Justin Studer, Hrishikesh Ghodkih, Joel Neuner-Jehle
The paper can be found here.
Contrastive Learning provides a framework for comparing many data types with each other. We propose to use it for Sentiment Classification of informal text snippets and find that it performs on-par with methods that rely on the same base model, with the potential to outperform them when using larger datasets. We also explore the viability of hard sample mining in this context and find that it does not offer any benefits.
The following figure shows the basic idea of the MoCo framework which we used for this project:
The code can be found under "code/contrastive approach/" and the appendix with the ablations we did on the alternative methods is "Paper Appendix (Ablations on other methods).pdf".
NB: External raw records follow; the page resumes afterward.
`src/rtl/neuron_pkg.sv`:
```
// Shared definitions for the LIF neuron array: parameter defaults, weight
// geometry, mode / config-state encodings and the config stream length.
package neuron_pkg;

  localparam int DEF_NUM_NEURONS    = 4;
  localparam int DEF_MEM_WIDTH      = 8;
  localparam int DEF_LEAK_SHIFT     = 2;
  localparam int DEF_REFRACT_CYCLES = 3;

  localparam int WEIGHT_WIDTH = 4;
  localparam int NUM_INPUTS   = 8;

  typedef enum logic {
    MODE_PERCEPTRON = 1'b0,
    MODE_LIF        = 1'b1
  } mode_t;

  typedef enum logic {
    CFG_READY   = 1'b0,
    CFG_LOADING = 1'b1
  } cfg_state_t;

  // Length of the config nibble stream: threshold nibbles, then one nibble
  // per (neuron, input) weight.
  function automatic int cfg_nibble_count(input int mem_width, input int num_neurons);
    return mem_width / 4 + NUM_INPUTS * num_neurons;
  endfunction

endpackage

```
`src/rtl/lif_neuron_core.sv`:
```
// One neuron: synaptic sum, leak, saturating integration, threshold compare
// and refractory counting. Weights and threshold come from the top's store.
module lif_neuron_core
  import neuron_pkg::*;
#(
  parameter int MEM_WIDTH      = DEF_MEM_WIDTH,
  parameter int LEAK_SHIFT     = DEF_LEAK_SHIFT,
  parameter int REFRACT_CYCLES = DEF_REFRACT_CYCLES
) (
  input  logic                                 clk,
  input  logic                                 rst_n,
  input  logic                                 ena,
  input  logic                                 clear,
  input  mode_t                                mode,
  input  logic [NUM_INPUTS-1:0]                x,
  input  logic [NUM_INPUTS*WEIGHT_WIDTH-1:0]   weights,
  input  logic signed [MEM_WIDTH-1:0]          th,
  output logic                                 spike,
  output logic signed [MEM_WIDTH-1:0]          v
);

  // Sum is wide enough for eight worst-case weights; the integration path
  // gets one more bit so v - leak + sum can never wrap before saturation.
  localparam int SUM_W = MEM_WIDTH + 2;
  localparam int EXT_W = MEM_WIDTH + 3;
  localparam int RC_W  = (REFRACT_CYCLES > 0) ? $clog2(REFRACT_CYCLES + 1) : 1;

  localparam logic signed [EXT_W-1:0] V_MAX = EXT_W'((2 ** (MEM_WIDTH - 1)) - 1);
  localparam logic signed [EXT_W-1:0] V_MIN = EXT_W'(-(2 ** (MEM_WIDTH - 1)));

  logic [RC_W-1:0]                rc;
  logic signed [SUM_W-1:0]        sum;
  logic signed [WEIGHT_WIDTH-1:0] w_i;
  logic signed [EXT_W-1:0]        raw;
  logic signed [EXT_W-1:0]        raw_sat;
  logic signed [MEM_WIDTH-1:0]    v_next;
  logic                           fire_perc;
  logic                           fire_lif;

  // Synaptic sum over active inputs, sign-extending each 4-bit weight.
  always_comb begin
    sum = '0;
    w_i = '0;
    for (int i = 0; i < NUM_INPUTS; i++) begin
      w_i = weights[i*WEIGHT_WIDTH +: WEIGHT_WIDTH];
      if (x[i]) sum = sum + SUM_W'(w_i);
    end
  end

  // Leaky integration with saturation to the signed membrane range.
  always_comb begin
    raw     = EXT_W'(v) - EXT_W'(v >>> LEAK_SHIFT) + EXT_W'(sum);
    raw_sat = raw;
    if (raw > V_MAX) raw_sat = V_MAX;
    if (raw < V_MIN) raw_sat = V_MIN;
    v_next    = raw_sat[MEM_WIDTH-1:0];
    fire_perc = (sum >= SUM_W'(th));
    fire_lif  = (v_next >= th);
  end

  // Membrane, refractory counter and registered spike.
  always_ff @(posedge clk) begin
    if (!rst_n) begin
      v     <= '0;
      rc    <= '0;
      spike <= 1'b0;
    end else if (!ena) begin
      spike <= 1'b0;
    end else if (clear) begin
      v     <= '0;
      rc    <= '0;
      spike <= 1'b0;
    end else if (mode == MODE_PERCEPTRON) begin
      v     <= '0;
      rc    <= '0;
      spike <= fire_perc;
    end else if (rc != '0) begin
      v     <= '0;
      rc    <= rc - RC_W'(1);
      spike <= 1'b0;
    end else if (fire_lif) begin
      v     <= '0;
      rc    <= RC_W'(REFRACT_CYCLES);
      spike <= 1'b1;
    end else begin
      v     <= v_next;
      spike <= 1'b0;
    end
  end

endmodule

```
`src/rtl/tt_um_lif_neuron_array.sv`:
```
// Array of LIF / perceptron neurons sharing 8 spike inputs, with a nibble
// serial config loader for the shared threshold and per-neuron weights.
module tt_um_lif_neuron_array
  import neuron_pkg::*;
#(
  parameter int NUM_NEURONS    = DEF_NUM_NEURONS,
  parameter int MEM_WIDTH      = DEF_MEM_WIDTH,
  parameter int LEAK_SHIFT     = DEF_LEAK_SHIFT,
  parameter int REFRACT_CYCLES = DEF_REFRACT_CYCLES
) (
  input  logic       clk,
  input  logic       rst_n,
  input  logic       ena,
  input  logic [7:0] ui_in,
  output logic [7:0] uo_out,
  input  logic [7:0] uio_in,
  output logic [7:0] uio_out,
  output logic [7:0] uio_oe
);

  localparam int TH_NIBBLES    = MEM_WIDTH / 4;
  localparam int NUM_WEIGHTS   = NUM_NEURONS * NUM_INPUTS;
  localparam int TOTAL_NIBBLES = cfg_nibble_count(MEM_WIDTH, NUM_NEURONS);
  localparam int PTR_W         = $clog2(TOTAL_NIBBLES + 1);
  localparam int ROW_W         = NUM_INPUTS * WEIGHT_WIDTH;

  // Config handshake: cfg_we is a one-cycle write strobe that is accepted
  // only while LOADING (cfg_ready low); each accepted strobe consumes the
  // nibble on uio_in[3:0]. cfg_restart takes priority over cfg_we.
  logic                        cfg_we;
  logic                        cfg_restart;
  mode_t                       mode;
  logic [3:0]                  nibble;
  logic                        unused_cfg_bit;

  cfg_state_t                  cfg_state;
  cfg_state_t                  cfg_state_next;
  logic [PTR_W-1:0]            ptr;
  logic [PTR_W-1:0]            ptr_next;
  logic                        wr_en;
  logic                        neuron_clear;

  logic signed [MEM_WIDTH-1:0] th;
  logic [NUM_WEIGHTS*WEIGHT_WIDTH-1:0] w_flat;
  logic [NUM_NEURONS-1:0]      spikes;
  logic [NUM_NEURONS*MEM_WIDTH-1:0] v_flat;

  assign cfg_we         = uio_in[7];
  assign cfg_restart    = uio_in[6];
  assign mode           = mode_t'(uio_in[5]);
  assign unused_cfg_bit = uio_in[4];
  assign nibble         = uio_in[3:0];

  // Config FSM state register; everything holds while ena is low.
  always_ff @(posedge clk) begin
    if (!rst_n) begin
      cfg_state <= CFG_READY;
      ptr       <= '0;
    end else if (ena) begin
      cfg_state <= cfg_state_next;
      ptr       <= ptr_next;
    end
  end

  // Config FSM next state: restart wins, writes only count while LOADING.
  always_comb begin
    cfg_state_next = cfg_state;
    ptr_next       = ptr;
    wr_en          = 1'b0;
    if (cfg_restart) begin
      cfg_state_next = CFG_LOADING;
      ptr_next       = '0;
    end else if (cfg_state == CFG_LOADING && cfg_we) begin
      wr_en = 1'b1;
      if (ptr == PTR_W'(TOTAL_NIBBLES - 1)) begin
        cfg_state_next = CFG_READY;
        ptr_next       = '0;
      end else begin
        ptr_next = ptr + PTR_W'(1);
      end
    end
  end

  // Threshold and weight store, written one nibble at a time.
  always_ff @(posedge clk) begin
    if (!rst_n) begin
      th     <= MEM_WIDTH'(1);
      w_flat <= {NUM_WEIGHTS{WEIGHT_WIDTH'(1)}};
    end else if (ena && wr_en) begin
      for (int k = 0; k < TH_NIBBLES; k++) begin
        if (int'(ptr) == k) th[k*4 +: 4] <= nibble;
      end
      for (int k = 0; k < NUM_WEIGHTS; k++) begin
        if (int'(ptr) == TH_NIBBLES + k) w_flat[k*WEIGHT_WIDTH +: WEIGHT_WIDTH] <= nibble;
      end
    end
  end

  // Neurons sit cleared while a restart is requested or a load is running.
  assign neuron_clear = cfg_restart | (cfg_state == CFG_LOADING);

  for (genvar n = 0; n < NUM_NEURONS; n++) begin : g_neuron
    lif_neuron_core #(
      .MEM_WIDTH      (MEM_WIDTH),
      .LEAK_SHIFT     (LEAK_SHIFT),
      .REFRACT_CYCLES (REFRACT_CYCLES)
    ) u_core (
      .clk     (clk),
      .rst_n   (rst_n),
      .ena     (ena),
      .clear   (neuron_clear),
      .mode    (mode),
      .x       (ui_in),
      .weights (w_flat[n*ROW_W +: ROW_W]),
      .th      (th),
      .spike   (spikes[n]),
      .v       (v_flat[n*MEM_WIDTH +: MEM_WIDTH])
    );
  end

  assign uo_out  = 8'(spikes);
  assign uio_out = {3'b000, (cfg_state == CFG_READY), 4'b0000};
  assign uio_oe  = 8'b0001_0000;

endmodule

```
**config.mk**
```make
export PLATFORM = sky130hd
export DESIGN_NAME = data_in_loader
export DESIGN_NICKNAME = d
export VERILOG_FILES = /design/src/rtl/data_in_loader.sv
export SDC_FILE = /design/constraint.sdc
export NUM_CORES = 1
export LEC_CHECK = 0
export CAP_MARGIN = 0
export CORE_MARGIN = 3
export CORE_UTILIZATION = 58
export DETAILED_ROUTE_END_ITERATION = 16
export GPL_ROUTABILITY_DRIVEN = 1
export PLACE_DENSITY_LB_ADDON = 0.08
export SETUP_SLACK_MARGIN = 0.15
export SYNTH_ARGS = -nofsm -noshare
export SYNTH_HDL_FRONTEND = slang
export SYNTH_SLANG_ARGS = --single-unit
```
**constraint.sdc**
```tcl
create_clock -name clk -period 4.1 [get_ports clk]
set_input_delay 1.025 -clock clk [delete_from_list [all_inputs] [get_ports clk]]
set_output_delay 1.025 -clock clk [all_outputs]
set_load 0.05 [all_outputs]
```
For the code, "binary_classification_baseline.py" is what we call BCE BERT in the paper, "grubert.py" is GRUBERT, "main.py" is the contrastive approach with MoCo, "main_visualization.py" is what we used to visualize the latent space and "naive_bayes_baseline.py" is what we used for Linear SVC, Logistic Regression, Bernouli NB and Gaussian NB.
The basic model we used is bert-base-uncased, which is a ~110M parameter transformer model that was pretrained for natural language tasks, like the one we have at hand. The input data is tokenized and fed through that model.
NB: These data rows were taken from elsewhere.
<file path="src/rtl/adc_s101_pkg.sv">
// Shared types and constants for the ADCxx1S101 multi-channel frame driver.
// Holds the frame state encoding, default tick counts and counter sizing helper.
package adc_s101_pkg;

  typedef enum logic [2:0] {
    IDLE,
    LEAD,
    SHIFT,
    TRAIL,
    QUIET
  } adcState_e;

  localparam int DEF_ADC_RES     = 8;
  localparam int DEF_TICKS_LEAD  = 3;
  localparam int DEF_TICKS_TRAIL = 5;
  localparam int DEF_TICKS_QUIET = 4;

  // 20 MHz with default ticks gives a 20-cycle frame, i.e. 1 Msps.
  localparam int REF_CLK_HZ = 20_000_000;

  function automatic int cntWidth(input int maxCount);
    return (maxCount < 1) ? 1 : $clog2(maxCount + 1);
  endfunction

endpackage

</file>
<file path="src/rtl/adc_s101_shift.sv">
// One channel: serial-in shift register (MSB first) with optional bit inversion
// and a parallel load into the result holding register.
module adc_s101_shift
  import adc_s101_pkg::*;
#(
  parameter int ADC_RES     = DEF_ADC_RES,
  parameter bit MISO_INVERT = 1'b1
) (
  input  logic               clk,
  input  logic               reset,
  input  logic               shiftEn,
  input  logic               load,
  input  logic               misoBit,
  output logic [ADC_RES-1:0] dataOut
);

  logic               inBit;
  logic [ADC_RES-1:0] shiftReg;
  logic [ADC_RES-1:0] shiftNext;

  assign inBit = misoBit ^ MISO_INVERT;

  // A 1-bit converter has no older bits to carry along.
  if (ADC_RES == 1) begin : gOne
    assign shiftNext = inBit;
  end else begin : gMany
    assign shiftNext = {shiftReg[ADC_RES-2:0], inBit};
  end

  always_ff @(posedge clk) begin
    if (reset) begin
      shiftReg <= '0;
      dataOut  <= '0;
    end else begin
      if (shiftEn) shiftReg <= shiftNext;
      if (load)    dataOut  <= shiftReg;
    end
  end

endmodule

</file>
<file path="src/rtl/adc_s101_array.sv">
// Shared chip-select frame generator for NUM_CH lockstep ADCxx1S101 converters,
// with single-shot / continuous modes and a valid/ready result handshake.
module adc_s101_array
  import adc_s101_pkg::*;
#(
  parameter int ADC_RES     = DEF_ADC_RES,
  parameter int NUM_CH      = 1,
  parameter int TICKS_LEAD  = DEF_TICKS_LEAD,
  parameter int TICKS_TRAIL = DEF_TICKS_TRAIL,
  parameter int TICKS_QUIET = DEF_TICKS_QUIET,
  parameter bit MISO_INVERT = 1'b1
) (
  input  logic                      clk,
  input  logic                      reset,
  input  logic                      start,
  input  logic                      continuous,
  input  logic [NUM_CH-1:0]         miso,
  output logic                      cs,
  output logic [NUM_CH*ADC_RES-1:0] data_out,
  output logic                      data_valid,
  input  logic                      data_ready,
  output logic                      overrun,
  output logic                      busy
);

  localparam int MAX_LT  = (TICKS_LEAD > TICKS_TRAIL) ? TICKS_LEAD : TICKS_TRAIL;
  localparam int MAX_RQ  = (ADC_RES > TICKS_QUIET) ? ADC_RES : TICKS_QUIET;
  localparam int MAX_CNT = (MAX_LT > MAX_RQ) ? MAX_LT : MAX_RQ;
  localparam int CW      = cntWidth(MAX_CNT);

  localparam logic [CW-1:0] LEAD_CNT  = CW'(TICKS_LEAD);
  localparam logic [CW-1:0] RES_CNT   = CW'(ADC_RES);
  localparam logic [CW-1:0] TRAIL_CNT = CW'(TICKS_TRAIL);
  localparam logic [CW-1:0] QUIET_CNT = CW'(TICKS_QUIET);
  localparam logic [CW-1:0] ONE       = CW'(1);

  adcState_e state;
  logic [CW-1:0] cnt;
  logic cntDone, shiftEn, loadNow, goFrame, accept;
  logic [NUM_CH-1:0][ADC_RES-1:0] chData;

  assign cntDone = (cnt == ONE);
  assign shiftEn = (state == SHIFT);
  assign loadNow = (state == TRAIL) && cntDone;
  assign goFrame = start | continuous;
  assign accept  = data_valid & data_ready;

  // Counter is loaded with the state length on entry; leaving happens at 1.
  always_ff @(posedge clk) begin
    if (reset) begin
      state <= IDLE;
      cnt   <= '0;
      cs    <= 1'b1;
      busy  <= 1'b0;
    end else begin
      case (state)
        IDLE: if (goFrame) begin
          state <= LEAD;
          cnt   <= LEAD_CNT;
          cs    <= 1'b0;
          busy  <= 1'b1;
        end
        LEAD: if (cntDone) begin
          state <= SHIFT;
          cnt   <= RES_CNT;
        end else cnt <= cnt - ONE;
        SHIFT: if (cntDone) begin
          state <= TRAIL;
          cnt   <= TRAIL_CNT;
        end else cnt <= cnt - ONE;
        TRAIL: if (cntDone) begin
          state <= QUIET;
          cnt   <= QUIET_CNT;
          cs    <= 1'b1;
        end else cnt <= cnt - ONE;
        QUIET: if (cntDone) begin
          if (goFrame) begin
            state <= LEAD;
            cnt   <= LEAD_CNT;
            cs    <= 1'b0;
          end else begin
            state <= IDLE;
            cnt   <= '0;
            busy  <= 1'b0;
          end
        end else cnt <= cnt - ONE;
        default: begin
          state <= IDLE;
          cnt   <= '0;
          cs    <= 1'b1;
          busy  <= 1'b0;
        end
      endcase
    end
  end

  // A load coinciding with an accept hands the old value over cleanly.
  always_ff @(posedge clk) begin
    if (reset) begin
      data_valid <= 1'b0;
      overrun    <= 1'b0;
    end else if (loadNow) begin
      data_valid <= 1'b1;
      if (data_valid && !data_ready) overrun <= 1'b1;
    end else if (accept) begin
      data_valid <= 1'b0;
      overrun    <= 1'b0;
    end
  end

  for (genvar k = 0; k < NUM_CH; k++) begin : gCh
    adc_s101_shift #(
      .ADC_RES    (ADC_RES),
      .MISO_INVERT(MISO_INVERT)
    ) uShift (
      .clk    (clk),
      .reset  (reset),
      .shiftEn(shiftEn),
      .load   (loadNow),
      .misoBit(miso[k]),
      .dataOut(chData[k])
    );
  end

  assign data_out = chData;

endmodule

</file>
binary_classification_baseline.py is the baseline which we used as a comparison. It just uses regular binary cross-entropy as a training objective.
main.py contains the contrastive learning version which was (mostly) inspired by "MoCoV1" (link) and DyHardCode (link).
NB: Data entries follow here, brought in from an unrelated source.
[config.mk]
export PLATFORM = sky130hd
export DESIGN_NAME = serial_adder
export DESIGN_NICKNAME = d
export VERILOG_FILES = /design/src/rtl/serial_adder.sv
export SDC_FILE = /design/constraint.sdc
export NUM_CORES = 1
export LEC_CHECK = 0
export CORE_UTILIZATION = 54
export DETAILED_ROUTE_END_ITERATION = 6
export GPL_TIMING_DRIVEN = 0
export MAX_ROUTING_LAYER = met4
export PLACE_DENSITY_LB_ADDON = 0.2
export SYNTH_ARGS = -nofsm -noshare
export SYNTH_HDL_FRONTEND = slang
export SYNTH_SLANG_ARGS = --single-unit
[constraint.sdc]
create_clock -name clk -period 5.3 [get_ports clk]
set_input_delay 1.59 -clock clk [delete_from_list [all_inputs] [get_ports clk]]
set_output_delay 1.59 -clock clk [all_outputs]
set_load 0.03 [all_outputs]
===== src/flat_wrapper.sv =====
// flat-port wrapper written by rule: the top's interface ports become plain ports
module rs232_stim_gen_flat 
#(
  parameter int unsigned CLK_DIV   = 100,
  parameter int unsigned DATA_BITS = 8,
  parameter int unsigned PARITY    = 0,
  parameter int unsigned STOP_BITS = 1,
  parameter logic [15:0] LFSR_SEED = 16'hACE1
)
  (CLK_50MHZ, RST, bus_TRG, bus_MODE, bus_FREE_RUN, bus_DATA_IN, bus_TXD, bus_BUSY, bus_DONE, bus_BYTE_OUT);
  rs232_stim_gen_if bus_i ();
  input  logic CLK_50MHZ;
  input  logic RST;
  input wire logic [$bits(bus_i.TRG)-1:0] bus_TRG;
  input wire logic [$bits(bus_i.MODE)-1:0] bus_MODE;
  input wire logic [$bits(bus_i.FREE_RUN)-1:0] bus_FREE_RUN;
  input wire logic [$bits(bus_i.DATA_IN)-1:0] bus_DATA_IN;
  output wire logic [$bits(bus_i.TXD)-1:0] bus_TXD;
  output wire logic [$bits(bus_i.BUSY)-1:0] bus_BUSY;
  output wire logic [$bits(bus_i.DONE)-1:0] bus_DONE;
  output wire logic [$bits(bus_i.BYTE_OUT)-1:0] bus_BYTE_OUT;
  assign bus_i.TRG = bus_TRG;
  assign bus_i.MODE = bus_MODE;
  assign bus_i.FREE_RUN = bus_FREE_RUN;
  assign bus_i.DATA_IN = bus_DATA_IN;
  assign bus_TXD = bus_i.TXD;
  assign bus_BUSY = bus_i.BUSY;
  assign bus_DONE = bus_i.DONE;
  assign bus_BYTE_OUT = bus_i.BYTE_OUT;
  rs232_stim_gen #(.CLK_DIV(CLK_DIV), .DATA_BITS(DATA_BITS), .PARITY(PARITY), .STOP_BITS(STOP_BITS), .LFSR_SEED(LFSR_SEED)) u_core (.CLK_50MHZ(CLK_50MHZ), .RST(RST), .bus(bus_i));
endmodule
As a TLDR: The contrastive loss objective essentially tries to make the encodings of corresponding elements "as close as possible" in some sense. It pulls together corresponding pairs and pushes apart stuff stuff that does not belong to each other. For our problem, the goal is that in the end there will be two clusters in the latent space, one corresponding to positive-sentiment texts and one to negative-sentiment texts.
Make sure to unzip twitter-datasets before running anything. Navigate to "code/contrastive approach/" (this is important because relative paths were used!), then just do
python main.py
or whatever your favourite way of running python code is.
Requirements to run:
Python 3.9+
torch 1.11+
transformers 4.9.1+
An internet connection (because the pre-trained model needs to be downloaded first)
You can inspect the training progress either in your console or via tensorboard. The logs should be written into the (possibly not yet existing) folder "code/contrastive approach/runs" (maybe you'll have to make that yourself before running so it doesn't crash, idk).